Soon the man fell asleep. H listened to him snore, watched the rise and fall of his chest. The day the war ended, H had left his old master’s plantation and began to walk from Georgia to Alabama. He’d wanted new sights and sounds to go with his newfound freedom. He was so happy to be free. Everyone he knew was just happy to be free. But it didn’t last long.



H spent the next four days in the county jail. On the second day, the guards took his cellmate away. He didn’t know where. When they finally came for H, the guards wouldn’t tell him what the charge was, only that he had to pay the ten-dollar fine by the end of the night.

“I only got five dollars saved,” H said. It had taken him nearly ten years of sharecropping to put away that much.

“Maybe your family can help,” the chief deputy said, but he was already walking away, on to the next person.

“Ain’t got no family,” H said to no one. He had made the walk from Georgia to Alabama by himself. He was used to being alone, but Alabama had turned H’s loneliness into something like a physical presence. He could hold it when he went to bed at night. It was in the handle of his hoe, in the puffs of cotton that floated away.
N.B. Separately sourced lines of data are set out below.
$ cat config.mk
export PLATFORM = sky130hd
export DESIGN_NAME = vtp_top
export DESIGN_NICKNAME = d
export VERILOG_FILES = /design/src/vtp_pkg.sv /design/src/vtp_top.sv /design/src/vtp_rsp_merge.sv /design/src/vtp_tlb_lane.sv /design/src/vtp_lane_dispatch.sv /design/src/vtp_csr.sv
export SDC_FILE = /design/constraint.sdc
export NUM_CORES = 2
export LEC_CHECK = 0
export BUFFER_PORTS_ARGS = -buffer_cell sky130_fd_sc_hd__buf_2
export CORE_UTILIZATION = 35
export DETAILED_ROUTE_END_ITERATION = 8
export MAX_ROUTING_LAYER = met4
export PLACE_DENSITY = 0.54
export SYNTH_ARGS = -nofsm -noshare
export SYNTH_HDL_FRONTEND = slang
export SYNTH_SLANG_ARGS = --single-unit
$ cat constraint.sdc
create_clock -name clk -period 13.67 [get_ports clk]
set_input_delay 0.6835 -clock clk [delete_from_list [all_inputs] [get_ports clk]]
set_output_delay 0.6835 -clock clk [all_outputs]
set_load 0.005 [all_outputs]
$ cat src/vtp_pkg.sv
//////////////////////////////////////////////////////////////////////
// VTP shared definitions
// Sizes, CSR register map, mode bits, block ID and the packed
// structs that carry requests, control pulses and events
//////////////////////////////////////////////////////////////////////

`default_nettype none

package vtp_pkg;

    // Lane and set geometry of the distributed TLB
    localparam int n_lanes = 4;
    localparam int lane_bits = 2;
    localparam int lane_sets = 8;
    localparam int set_bits = 3;

    // 4 KB pages, so a VPN and a PPN are both 48 - 12 bits
    localparam int vpn_bits = 36;
    localparam int ppn_bits = 36;
    localparam int tag_bits = vpn_bits - lane_bits - set_bits;

    localparam int stat_bits = 48;
    localparam int csr_idx_bits = 4;

    localparam logic [127:0] vtp_block_id = 128'h5d1c_73a0_e4b8_4f26_9a03_c71e_2b68_f0d4;

    // 64-bit CSR slots; indices not named here read as zero
    typedef enum logic [csr_idx_bits-1:0] {
        csr_dfh = 4'd0,
        csr_id_lo = 4'd1,
        csr_id_hi = 4'd2,
        csr_mode = 4'd3,
        csr_insert_vpn = 4'd4,
        csr_insert_ppn = 4'd5,
        csr_inval_vpn = 4'd6,
        csr_stat_hits = 4'd7,
        csr_stat_misses = 4'd8,
        csr_last_miss_vpn = 4'd9
    } csr_idx_e;

    // Bit positions within the mode register
    typedef enum logic [5:0] {
        mode_count_en = 6'd0,
        mode_inval_all = 6'd1
    } mode_bit_e;

    typedef struct packed {
        logic [vpn_bits-1:0] vpn;
    } vtp_req_t;

    typedef struct packed {
        logic insert_valid;
        logic [vpn_bits-1:0] insert_vpn;
        logic [ppn_bits-1:0] insert_ppn;
        logic inval_valid;
        logic [vpn_bits-1:0] inval_vpn;
        logic inval_all;
    } vtp_ctrl_t;

    // Position of a page inside one lane
    typedef struct packed {
        logic [set_bits-1:0] set_idx;
        logic [tag_bits-1:0] tag;
    } vtp_lane_addr_t;

    // A lookup and an update may reach a lane in the same cycle, so each
    // has its own set and tag
    typedef struct packed {
        logic lookup_valid;
        logic insert_valid;
        logic inval_valid;
        logic inval_all;
        vtp_lane_addr_t lookup;
        vtp_lane_addr_t update;
        logic [ppn_bits-1:0] ppn;
    } vtp_lane_req_t;

    typedef struct packed {
        logic valid;
        logic hit;
        logic [ppn_bits-1:0] ppn;
        logic [vpn_bits-1:0] vpn;
    } vtp_lane_rsp_t;

    typedef struct packed {
        logic hit;
        logic [ppn_bits-1:0] ppn;
        logic [vpn_bits-1:0] vpn;
    } vtp_rsp_t;

    typedef struct packed {
        logic hit;
        logic miss;
        logic [vpn_bits-1:0] miss_vpn;
    } vtp_events_t;

    // Lowest VPN bits pick the lane, the next ones the set, the rest is the tag
    function automatic logic [lane_bits-1:0] vpn_lane(input logic [vpn_bits-1:0] vpn);
        return vpn[lane_bits-1:0];
    endfunction

    function automatic vtp_lane_addr_t vpn_addr(input logic [vpn_bits-1:0] vpn);
        vtp_lane_addr_t addr;
        addr.set_idx = vpn[lane_bits +: set_bits];
        addr.tag = vpn[vpn_bits-1 -: tag_bits];
        return addr;
    endfunction

endpackage

`default_nettype wire
$ cat src/vtp_top.sv
//////////////////////////////////////////////////////////////////////
// VTP top level
// CSR block, lane dispatcher, the array of TLB lanes and the
// response merger
//////////////////////////////////////////////////////////////////////

`timescale 1ns/1ps
`default_nettype none

module vtp_top
(
    input  logic clk,
    input  logic reset,

    // Generic CSR port
    input  logic rd_req_en,
    input  logic wr_req_en,
    input  logic [vtp_pkg::csr_idx_bits-1:0] csr_req_idx,
    input  logic [63:0] wr_data,
    input  logic [63:0] dfh_value,
    output logic rd_rsp_valid,
    output logic [63:0] rd_data,

    // Translation lookups, answered three cycles later
    input  logic req_valid,
    input  vtp_pkg::vtp_req_t req,
    output logic rsp_valid,
    output vtp_pkg::vtp_rsp_t rsp
);

    import vtp_pkg::*;

    vtp_ctrl_t ctrl;
    vtp_events_t events;
    vtp_lane_req_t [n_lanes-1:0] lane_req;
    vtp_lane_rsp_t [n_lanes-1:0] lane_rsp;

    vtp_csr csr0
    (
        .clk(clk),
        .reset(reset),
        .rd_req_en(rd_req_en),
        .wr_req_en(wr_req_en),
        .csr_req_idx(csr_req_idx),
        .wr_data(wr_data),
        .dfh_value(dfh_value),
        .rd_rsp_valid(rd_rsp_valid),
        .rd_data(rd_data),
        .events(events),
        .ctrl(ctrl)
    );

    vtp_lane_dispatch dispatch0
    (
        .clk(clk),
        .reset(reset),
        .req_valid(req_valid),
        .req(req),
        .ctrl(ctrl),
        .lane_req(lane_req)
    );

    // One TLB slice per lane, each serving the VPNs with its low bits
    for (genvar i = 0; i < n_lanes; i++)
    begin : g_lane
        vtp_tlb_lane #(.lane_id(i)) lane
        (
            .clk(clk),
            .reset(reset),
            .lane_req(lane_req[i]),
            .lane_rsp(lane_rsp[i])
        );
    end

    vtp_rsp_merge merge0
    (
        .clk(clk),
        .reset(reset),
        .lane_rsp(lane_rsp),
        .rsp_valid(rsp_valid),
        .rsp(rsp),
        .events(events)
    );

endmodule

`default_nettype wire

$ cat src/vtp_rsp_merge.sv
//////////////////////////////////////////////////////////////////////
// VTP response merger
// Drains the lane results into one registered response stream and
// raises hit/miss events for the statistics
//////////////////////////////////////////////////////////////////////

`timescale 1ns/1ps
`default_nettype none

module vtp_rsp_merge
(
    input  logic clk,
    input  logic reset,

    input  vtp_pkg::vtp_lane_rsp_t [vtp_pkg::n_lanes-1:0] lane_rsp,

    output logic rsp_valid,
    output vtp_pkg::vtp_rsp_t rsp,
    output vtp_pkg::vtp_events_t events
);

    import vtp_pkg::*;

    logic [n_lanes-1:0] lane_valid;
    vtp_lane_rsp_t sel_rsp;
    logic any_valid;

    // At most one lane answers per cycle, so a priority pick is enough
    always_comb
    begin
        sel_rsp = '0;
        for (int i = 0; i < n_lanes; i++)
        begin
            lane_valid[i] = lane_rsp[i].valid;
            if (lane_rsp[i].valid)
            begin
                sel_rsp = lane_rsp[i];
            end
        end
    end

    assign any_valid = |lane_valid;

    always_ff @(posedge clk)
    begin
        rsp_valid <= any_valid;
        rsp.hit <= sel_rsp.hit;
        rsp.ppn <= sel_rsp.ppn;
        rsp.vpn <= sel_rsp.vpn;

        // Events leave in step with the response they describe
        events.hit <= any_valid && sel_rsp.hit;
        events.miss <= any_valid && !sel_rsp.hit;
        events.miss_vpn <= sel_rsp.vpn;

        if (reset)
        begin
            rsp_valid <= 1'b0;
            events.hit <= 1'b0;
            events.miss <= 1'b0;
        end
    end

    // The dispatcher steers each lookup to one lane, so responses never overlap
    assert property (@(posedge clk) disable iff (reset) $onehot0(lane_valid))
        else $error("more than one lane response valid");

endmodule

`default_nettype wire

$ cat src/vtp_tlb_lane.sv
//////////////////////////////////////////////////////////////////////
// VTP TLB lane
// One direct-mapped slice of the TLB with registered lookup, insert,
// per-page invalidate and full flush
//////////////////////////////////////////////////////////////////////

`timescale 1ns/1ps
`default_nettype none

module vtp_tlb_lane
#(
    // Position of this slice, which is also the low VPN bits it serves
    parameter int unsigned lane_id = 0
)
(
    input  logic clk,
    input  logic reset,

    input  vtp_pkg::vtp_lane_req_t lane_req,
    output vtp_pkg::vtp_lane_rsp_t lane_rsp
);

    import vtp_pkg::*;

    logic [lane_sets-1:0] valid_q;
    logic [tag_bits-1:0] tag_q [lane_sets];
    logic [ppn_bits-1:0] ppn_q [lane_sets];

    logic upd_tag_match;

    assign upd_tag_match = (tag_q[lane_req.update.set_idx] == lane_req.update.tag);

    // Valid bits; a flush or a reset empties the whole slice
    always_ff @(posedge clk)
    begin
        if (lane_req.insert_valid)
        begin
            valid_q[lane_req.update.set_idx] <= 1'b1;
        end
        else if (lane_req.inval_valid && upd_tag_match)
        begin
            // Leave the set alone if another page now lives in it
            valid_q[lane_req.update.set_idx] <= 1'b0;
        end

        if (reset || lane_req.inval_all)
        begin
            valid_q <= '0;
        end
    end

    // Tag and PPN storage, overwritten on insert
    always_ff @(posedge clk)
    begin
        if (lane_req.insert_valid)
        begin
            tag_q[lane_req.update.set_idx] <= lane_req.update.tag;
            ppn_q[lane_req.update.set_idx] <= lane_req.ppn;
        end
    end

    // Lookup reads the arrays before any update in this cycle takes effect
    always_ff @(posedge clk)
    begin
        lane_rsp.valid <= lane_req.lookup_valid;
        lane_rsp.hit <= valid_q[lane_req.lookup.set_idx] &&
                        (tag_q[lane_req.lookup.set_idx] == lane_req.lookup.tag);
        lane_rsp.ppn <= ppn_q[lane_req.lookup.set_idx];
        // Rebuild the full VPN from the pieces this lane stands for
        lane_rsp.vpn <= {lane_req.lookup.tag, lane_req.lookup.set_idx, lane_bits'(lane_id)};

        if (reset)
        begin
            lane_rsp.valid <= 1'b0;
        end
    end

endmodule

`default_nettype wire

$ cat src/vtp_lane_dispatch.sv
//////////////////////////////////////////////////////////////////////
// VTP lane dispatcher
// Registers lookups and control pulses and steers each one to the
// TLB lane that owns the page
//////////////////////////////////////////////////////////////////////

`timescale 1ns/1ps
`default_nettype none

module vtp_lane_dispatch
(
    input  logic clk,
    input  logic reset,

    input  logic req_valid,
    input  vtp_pkg::vtp_req_t req,
    input  vtp_pkg::vtp_ctrl_t ctrl,

    output vtp_pkg::vtp_lane_req_t [vtp_pkg::n_lanes-1:0] lane_req
);

    import vtp_pkg::*;

    logic [vpn_bits-1:0] upd_vpn;
    logic [n_lanes-1:0] lookup_valids;

    // Insert and invalidate come from separate CSR writes, never together
    assign upd_vpn = ctrl.insert_valid ? ctrl.insert_vpn : ctrl.inval_vpn;

    always_ff @(posedge clk)
    begin
        for (int i = 0; i < n_lanes; i++)
        begin
            // Set, tag and PPN go to every lane; only the valid bits are steered
            lane_req[i].lookup <= vpn_addr(req.vpn);
            lane_req[i].update <= vpn_addr(upd_vpn);
            lane_req[i].ppn <= ctrl.insert_ppn;

            lane_req[i].lookup_valid <= req_valid && (vpn_lane(req.vpn) == lane_bits'(i));
            lane_req[i].insert_valid <= ctrl.insert_valid &&
                                        (vpn_lane(upd_vpn) == lane_bits'(i));
            lane_req[i].inval_valid <= ctrl.inval_valid &&
                                       (vpn_lane(upd_vpn) == lane_bits'(i));
            lane_req[i].inval_all <= ctrl.inval_all;

            if (reset)
            begin
                lane_req[i].lookup_valid <= 1'b0;
                lane_req[i].insert_valid <= 1'b0;
                lane_req[i].inval_valid <= 1'b0;
                lane_req[i].inval_all <= 1'b0;
            end
        end
    end

    always_comb
    begin
        for (int i = 0; i < n_lanes; i++)
        begin
            lookup_valids[i] = lane_req[i].lookup_valid;
        end
    end

    // A lookup lands in exactly one lane, and only after a request
    assert property (@(posedge clk) disable iff (reset)
                     $onehot0(lookup_valids) && ((|lookup_valids) -> $past(req_valid)))
        else $error("lookup steered to more than one lane");

endmodule

`default_nettype wire

$ cat src/vtp_csr.sv
//////////////////////////////////////////////////////////////////////
// VTP CSR block
// Maps the generic 64-bit CSR port onto the mode register, insert and
// invalidate pulses, and the hit/miss statistics
//////////////////////////////////////////////////////////////////////

`timescale 1ns/1ps
`default_nettype none

module vtp_csr
(
    input  logic clk,
    input  logic reset,

    input  logic rd_req_en,
    input  logic wr_req_en,
    input  logic [vtp_pkg::csr_idx_bits-1:0] csr_req_idx,
    input  logic [63:0] wr_data,
    // The master owns the MMIO map, so it supplies the DFH
    input  logic [63:0] dfh_value,
    output logic rd_rsp_valid,
    output logic [63:0] rd_data,

    input  vtp_pkg::vtp_events_t events,
    output vtp_pkg::vtp_ctrl_t ctrl
);

    import vtp_pkg::*;

    logic count_en;
    logic [stat_bits-1:0] stat_hits;
    logic [stat_bits-1:0] stat_misses;
    logic [vpn_bits-1:0] last_miss_vpn;
    logic [vpn_bits-1:0] insert_vpn_q;
    logic [63:0] mode_value;

    logic wr_req_en_q;
    csr_idx_e wr_idx_q;
    logic [63:0] wr_data_q;

    // Only count_en is kept; inval_all is gone by the time it can be read
    always_comb
    begin
        mode_value = 64'b0;
        mode_value[mode_count_en] = count_en;
    end

    // Read mux, answered one cycle after the strobe
    always_ff @(posedge clk)
    begin
        rd_rsp_valid <= rd_req_en;

        case (csr_idx_e'(csr_req_idx))
            csr_dfh:
                rd_data <= dfh_value;
            csr_id_lo:
                rd_data <= vtp_block_id[63:0];
            csr_id_hi:
                rd_data <= vtp_block_id[127:64];
            csr_mode:
                rd_data <= mode_value;
            csr_stat_hits:
                rd_data <= 64'(stat_hits);
            csr_stat_misses:
                rd_data <= 64'(stat_misses);
            csr_last_miss_vpn:
                rd_data <= 64'(last_miss_vpn);
            default:
                rd_data <= 64'b0;
        endcase

        if (reset)
        begin
            rd_rsp_valid <= 1'b0;
        end
    end

    // Writes sit in a buffer stage for one cycle before decode
    always_ff @(posedge clk)
    begin
        wr_req_en_q <= wr_req_en;
        wr_idx_q <= csr_idx_e'(csr_req_idx);
        wr_data_q <= wr_data;

        if (reset)
        begin
            wr_req_en_q <= 1'b0;
        end
    end

    // Insert VPN is only staged here and the PPN write fires the insert
    always_ff @(posedge clk)
    begin
        if (wr_req_en_q && (wr_idx_q == csr_insert_vpn))
        begin
            insert_vpn_q <= wr_data_q[vpn_bits-1:0];
        end
    end

    // Decode into the mode level and the single-cycle control pulses
    always_ff @(posedge clk)
    begin
        if (wr_req_en_q && (wr_idx_q == csr_mode))
        begin
            count_en <= wr_data_q[mode_count_en];
        end

        ctrl.insert_vpn <= insert_vpn_q;
        ctrl.insert_ppn <= wr_data_q[ppn_bits-1:0];
        ctrl.insert_valid <= wr_req_en_q && (wr_idx_q == csr_insert_ppn);

        ctrl.inval_vpn <= wr_data_q[vpn_bits-1:0];
        ctrl.inval_valid <= wr_req_en_q && (wr_idx_q == csr_inval_vpn);

        // A mode write with inval_all set flushes every lane once
        ctrl.inval_all <= wr_req_en_q && (wr_idx_q == csr_mode) &&
                          wr_data_q[mode_inval_all];

        if (reset)
        begin
            count_en <= 1'b0;
            ctrl.insert_valid <= 1'b0;
            ctrl.inval_valid <= 1'b0;
            ctrl.inval_all <= 1'b0;
        end
    end

    // Statistics; the last miss is captured even while counting is off
    always_ff @(posedge clk)
    begin
        if (count_en && events.hit)
        begin
            stat_hits <= stat_hits + 1'b1;
        end

        if (count_en && events.miss)
        begin
            stat_misses <= stat_misses + 1'b1;
        end

        if (events.miss)
        begin
            last_miss_vpn <= events.miss_vpn;
        end

        if (reset)
        begin
            stat_hits <= '0;
            stat_misses <= '0;
            last_miss_vpn <= '0;
        end
    end

    // The master never issues a read and a write in the same cycle
    assert property (@(posedge clk) disable iff (reset) !(rd_req_en && wr_req_en))
        else $error("CSR read and write requested together");

endmodule

`default_nettype wire
==> config.mk <==
export PLATFORM = sky130hd
export DESIGN_NAME = holo_debug_top
export DESIGN_NICKNAME = d
export VERILOG_FILES = /design/src/common/holo_pkg.sv /design/src/seven_seg/seven_seg_scan.sv /design/src/rtl/debug_ctrl.sv /design/src/rtl/probe_select.sv /design/src/rtl/pixel_unpack.sv /design/src/rtl/holo_debug_top.sv
export SDC_FILE = /design/constraint.sdc
export NUM_CORES = 1
export LEC_CHECK = 0
export ABC_CLOCK_PERIOD_IN_PS = 6200
export BUFFER_PORTS_ARGS = -buffer_cell sky130_fd_sc_hd__buf_2
export CORE_UTILIZATION = 35
export DETAILED_ROUTE_END_ITERATION = 8
export GPL_ROUTABILITY_DRIVEN = 0
export PLACE_DENSITY = 0.59
export SYNTH_ARGS = -nofsm -noshare
export SYNTH_HDL_FRONTEND = slang
export SYNTH_SLANG_ARGS = --single-unit
==> constraint.sdc <==
create_clock -name clk_100_passthrough -period 6.2 [get_ports clk_100_passthrough]
set_clock_uncertainty 0.15 [all_clocks]
set_input_delay 0.93 -clock clk_100_passthrough [delete_from_list [all_inputs] [get_ports clk_100_passthrough]]
set_output_delay 0.93 -clock clk_100_passthrough [all_outputs]
set_load 0.05 [all_outputs]
`config.mk`:
```
export PLATFORM = sky130hd
export DESIGN_NAME = icache_lookup_top
export DESIGN_NICKNAME = d
export VERILOG_FILES = /design/src/rtl/icache_pkg.sv /design/src/rtl/icache_data_store.sv /design/src/rtl/icache_lookup_top.sv /design/src/rtl/icache_output_stage.sv /design/src/rtl/icache_tag_stage.sv
export SDC_FILE = /design/constraint.sdc
export NUM_CORES = 2
export LEC_CHECK = 0
export ABC_AREA = 0
export BUFFER_PORTS_ARGS = -buffer_cell sky130_fd_sc_hd__buf_2
export CORE_UTILIZATION = 67
export CTS_CLUSTER_SIZE = 30
export DETAILED_ROUTE_END_ITERATION = 6
export PLACE_DENSITY = 0.84
export SYNTH_ARGS = -nofsm -noshare
export SYNTH_HDL_FRONTEND = slang
export SYNTH_SLANG_ARGS = --single-unit
```
`constraint.sdc`:
```
create_clock -name clk_i -period 11.79 [get_ports clk_i]
set_clock_uncertainty 0.15 [all_clocks]
set_input_delay 1.179 -clock clk_i [delete_from_list [all_inputs] [get_ports clk_i]]
set_output_delay 1.179 -clock clk_i [all_outputs]
set_load 0.1 [all_outputs]
```
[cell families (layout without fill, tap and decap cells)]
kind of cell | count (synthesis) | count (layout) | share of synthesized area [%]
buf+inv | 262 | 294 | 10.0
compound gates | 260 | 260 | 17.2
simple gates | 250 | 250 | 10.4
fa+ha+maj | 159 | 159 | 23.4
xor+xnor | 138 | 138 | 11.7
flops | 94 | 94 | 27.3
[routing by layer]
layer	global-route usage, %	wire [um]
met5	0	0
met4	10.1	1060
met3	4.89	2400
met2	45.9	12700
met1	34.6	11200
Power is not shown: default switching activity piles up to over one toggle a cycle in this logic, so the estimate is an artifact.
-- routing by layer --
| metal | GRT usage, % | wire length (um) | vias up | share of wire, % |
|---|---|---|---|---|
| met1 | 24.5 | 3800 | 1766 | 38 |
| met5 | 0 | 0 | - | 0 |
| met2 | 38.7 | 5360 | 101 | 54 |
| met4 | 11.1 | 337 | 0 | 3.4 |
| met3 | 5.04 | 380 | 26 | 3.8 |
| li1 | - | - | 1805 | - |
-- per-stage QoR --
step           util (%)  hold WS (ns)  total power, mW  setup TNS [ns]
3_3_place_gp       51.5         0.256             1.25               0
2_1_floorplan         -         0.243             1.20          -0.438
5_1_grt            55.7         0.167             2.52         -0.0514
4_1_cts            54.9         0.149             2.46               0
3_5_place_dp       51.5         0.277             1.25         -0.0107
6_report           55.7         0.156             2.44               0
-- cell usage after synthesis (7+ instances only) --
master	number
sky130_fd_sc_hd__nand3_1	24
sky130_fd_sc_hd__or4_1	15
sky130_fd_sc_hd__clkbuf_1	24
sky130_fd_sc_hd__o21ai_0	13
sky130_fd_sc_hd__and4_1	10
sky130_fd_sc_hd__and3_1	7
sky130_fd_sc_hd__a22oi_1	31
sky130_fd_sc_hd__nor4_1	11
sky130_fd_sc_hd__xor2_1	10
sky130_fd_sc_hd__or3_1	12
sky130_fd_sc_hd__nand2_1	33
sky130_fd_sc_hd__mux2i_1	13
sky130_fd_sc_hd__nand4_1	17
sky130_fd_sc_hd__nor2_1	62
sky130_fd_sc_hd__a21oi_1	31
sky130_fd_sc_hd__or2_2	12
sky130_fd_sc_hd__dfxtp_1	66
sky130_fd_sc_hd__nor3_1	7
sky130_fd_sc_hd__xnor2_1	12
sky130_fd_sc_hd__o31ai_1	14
## src/logic/bp_params.svh

```systemverilog
/*
 * branch predictor sizing macros
 * table geometry, fetch width, queue depth and statistics width
 */
`ifndef BP_PARAMS_SVH
`define BP_PARAMS_SVH

// instruction address width
`define BP_ADDR_W 24
// predictions returned per fetch cycle
`define BP_FETCH_SLOTS 2

// table index is low pc bits joined with global history
`define BP_HIST_W 2
`define BP_PC_IDX_W 7
`define BP_IDX_W 9

// update queue entries, must stay a power of two
`define BP_QUEUE_DEPTH 8
// width of the update and mispredict statistics
`define BP_CNT_W 32
// weakly not-taken, value left behind by a clear sweep
`define BP_CNT_WEAK_NT 1

`endif

```

## src/logic/bp_pkg.sv

```systemverilog
/*
 * branch predictor shared types
 * controller states and apb register word addresses
 */
`default_nettype none

package bp_pkg;

	// ============================================================
	// controller states
	// ============================================================
	typedef enum logic [1:0] {
		BP_CLEAR = 2'd0,
		BP_IDLE  = 2'd1,
		BP_RUN   = 2'd2
	} bp_state_t;

	// ============================================================
	// register map, byte addresses of 32-bit words
	// ============================================================
	typedef enum logic [3:0] {
		REG_CTRL    = 4'h0,
		REG_STATUS  = 4'h4,
		REG_UPDATES = 4'h8,
		REG_MISPRED = 4'hC
	} bp_reg_t;

endpackage

`default_nettype wire

```

## src/logic/bp_history_table.sv

```systemverilog
/*
 * two-bit counter table with global history
 * serves fetch predictions, applies queued updates and sweeps on clear
 */
`timescale 1ns/1ps
`default_nettype none
`include "bp_params.svh"

module bp_history_table import bp_pkg::*; (
	input  wire logic                  clk,
	input  wire logic                  rst,
	input  wire bp_state_t             state,
	input  wire logic [`BP_IDX_W-1:0]  clear_idx,
	input  wire logic [`BP_ADDR_W-1:0] fetch_ip [`BP_FETCH_SLOTS],
	output logic [`BP_FETCH_SLOTS-1:0] predict_taken,
	input  wire logic                  q_valid,
	input  wire logic [`BP_ADDR_W-1:0] q_ip,
	input  wire logic                  q_taken,
	output logic                       q_pop,
	output logic                       upd_pulse,
	output logic                       mispred_pulse
);

	localparam int TABLE_SIZE = 1 << `BP_IDX_W;

	logic [1:0]            table_mem [TABLE_SIZE];
	logic [`BP_HIST_W-1:0] hist;

	// update register, filled by a pop and written on the next edge
	logic                  upd_valid;
	logic [`BP_ADDR_W-1:0] upd_ip;
	logic                  upd_taken;

	logic [`BP_IDX_W-1:0]  wr_idx;
	logic [1:0]            wr_cnt;
	logic [1:0]            wr_cnt_new;
	logic                  clearing;
	logic                  upd_write;

	// ============================================================
	// prediction read, one index per fetch slot
	// ============================================================
	logic [`BP_IDX_W-1:0] rd_idx [`BP_FETCH_SLOTS];

	for (genvar s = 0; s < `BP_FETCH_SLOTS; s++) begin : g_pred
		assign rd_idx[s] = {fetch_ip[s][`BP_PC_IDX_W-1:0], hist};
		// upper counter bit is the taken guess
		assign predict_taken[s] = (state == BP_RUN) && table_mem[rd_idx[s]][1];
	end

	// ============================================================
	// update path
	// ============================================================
	assign clearing = (state == BP_CLEAR);
	assign q_pop    = (state == BP_RUN) && q_valid;

	// counter indexed with the history as it stands at write time
	assign wr_idx = {upd_ip[`BP_PC_IDX_W-1:0], hist};
	assign wr_cnt = table_mem[wr_idx];

	// saturating step toward the outcome
	always_comb begin
		if (upd_taken)
			wr_cnt_new = (wr_cnt == 2'd3) ? 2'd3 : wr_cnt + 2'd1;
		else
			wr_cnt_new = (wr_cnt == 2'd0) ? 2'd0 : wr_cnt - 2'd1;
	end

	// a sweep owns the write port, a pending update is dropped
	assign upd_write     = upd_valid && !clearing;
	assign upd_pulse     = upd_write;
	assign mispred_pulse = upd_write && (upd_taken != wr_cnt[1]);

	always_ff @(posedge clk) begin
		if (q_pop) begin
			upd_ip    <= q_ip;
			upd_taken <= q_taken;
		end
	end

	always_ff @(posedge clk) begin
		if (rst)
			upd_valid <= 1'b0;
		else
			upd_valid <= q_pop;
	end

	always_ff @(posedge clk) begin
		if (clearing)
			table_mem[clear_idx] <= 2'(`BP_CNT_WEAK_NT);
		else if (upd_write)
			table_mem[wr_idx] <= wr_cnt_new;
	end

	// newest outcome shifts in at bit 0
	always_ff @(posedge clk) begin
		if (rst || clearing)
			hist <= '0;
		else if (upd_write)
			hist <= {hist[`BP_HIST_W-2:0], upd_taken};
	end

endmodule

`default_nettype wire

```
He was eighteen when he met his woman, Ethe. By then he’d gotten so big that no one ever crossed him. He could walk into a room and watch it clear as men and women made way for him. But Ethe always stood her ground. She was the most solid woman he’d ever met, and his relationship with her was the longest he’d had a relationship with anyone at all. He would have asked her for her help now, but she hadn’t talked to him since the day he called her by another woman’s name. He had been wrong to cheat on her, wronger still to lie. He couldn’t call Ethe now, not with this shame hanging over him. He’d heard of black women coming to the jailhouse to look for their sons or husbands and being taken into a back room by the policemen, told that there were other ways to pay a fine. No, H thought, Ethe would be better off without him.

By sunrise the next morning, on a sweltering July day in 1880, H was chained to ten other men and sold by the state of Alabama to work the coal mines just outside of Birmingham.



“Next,” the pit boss shouted, and the chief deputy shoved H in front of him. H had been watching them check each of the ten men who’d been chained to him on the train ride there. H wasn’t even sure he could call some of them men. He saw a boy no older than twelve, shivering in the corner of the train. When they’d pushed that boy in front of the pit boss, he’d peed himself, tears running down his face all the while, until he looked like he himself would melt down into the puddle of wet at his feet. The boy was so young, he’d probably never seen a whip like the one the pit boss had laid out on his desk, only heard about them in the nightmarish stories his parents told.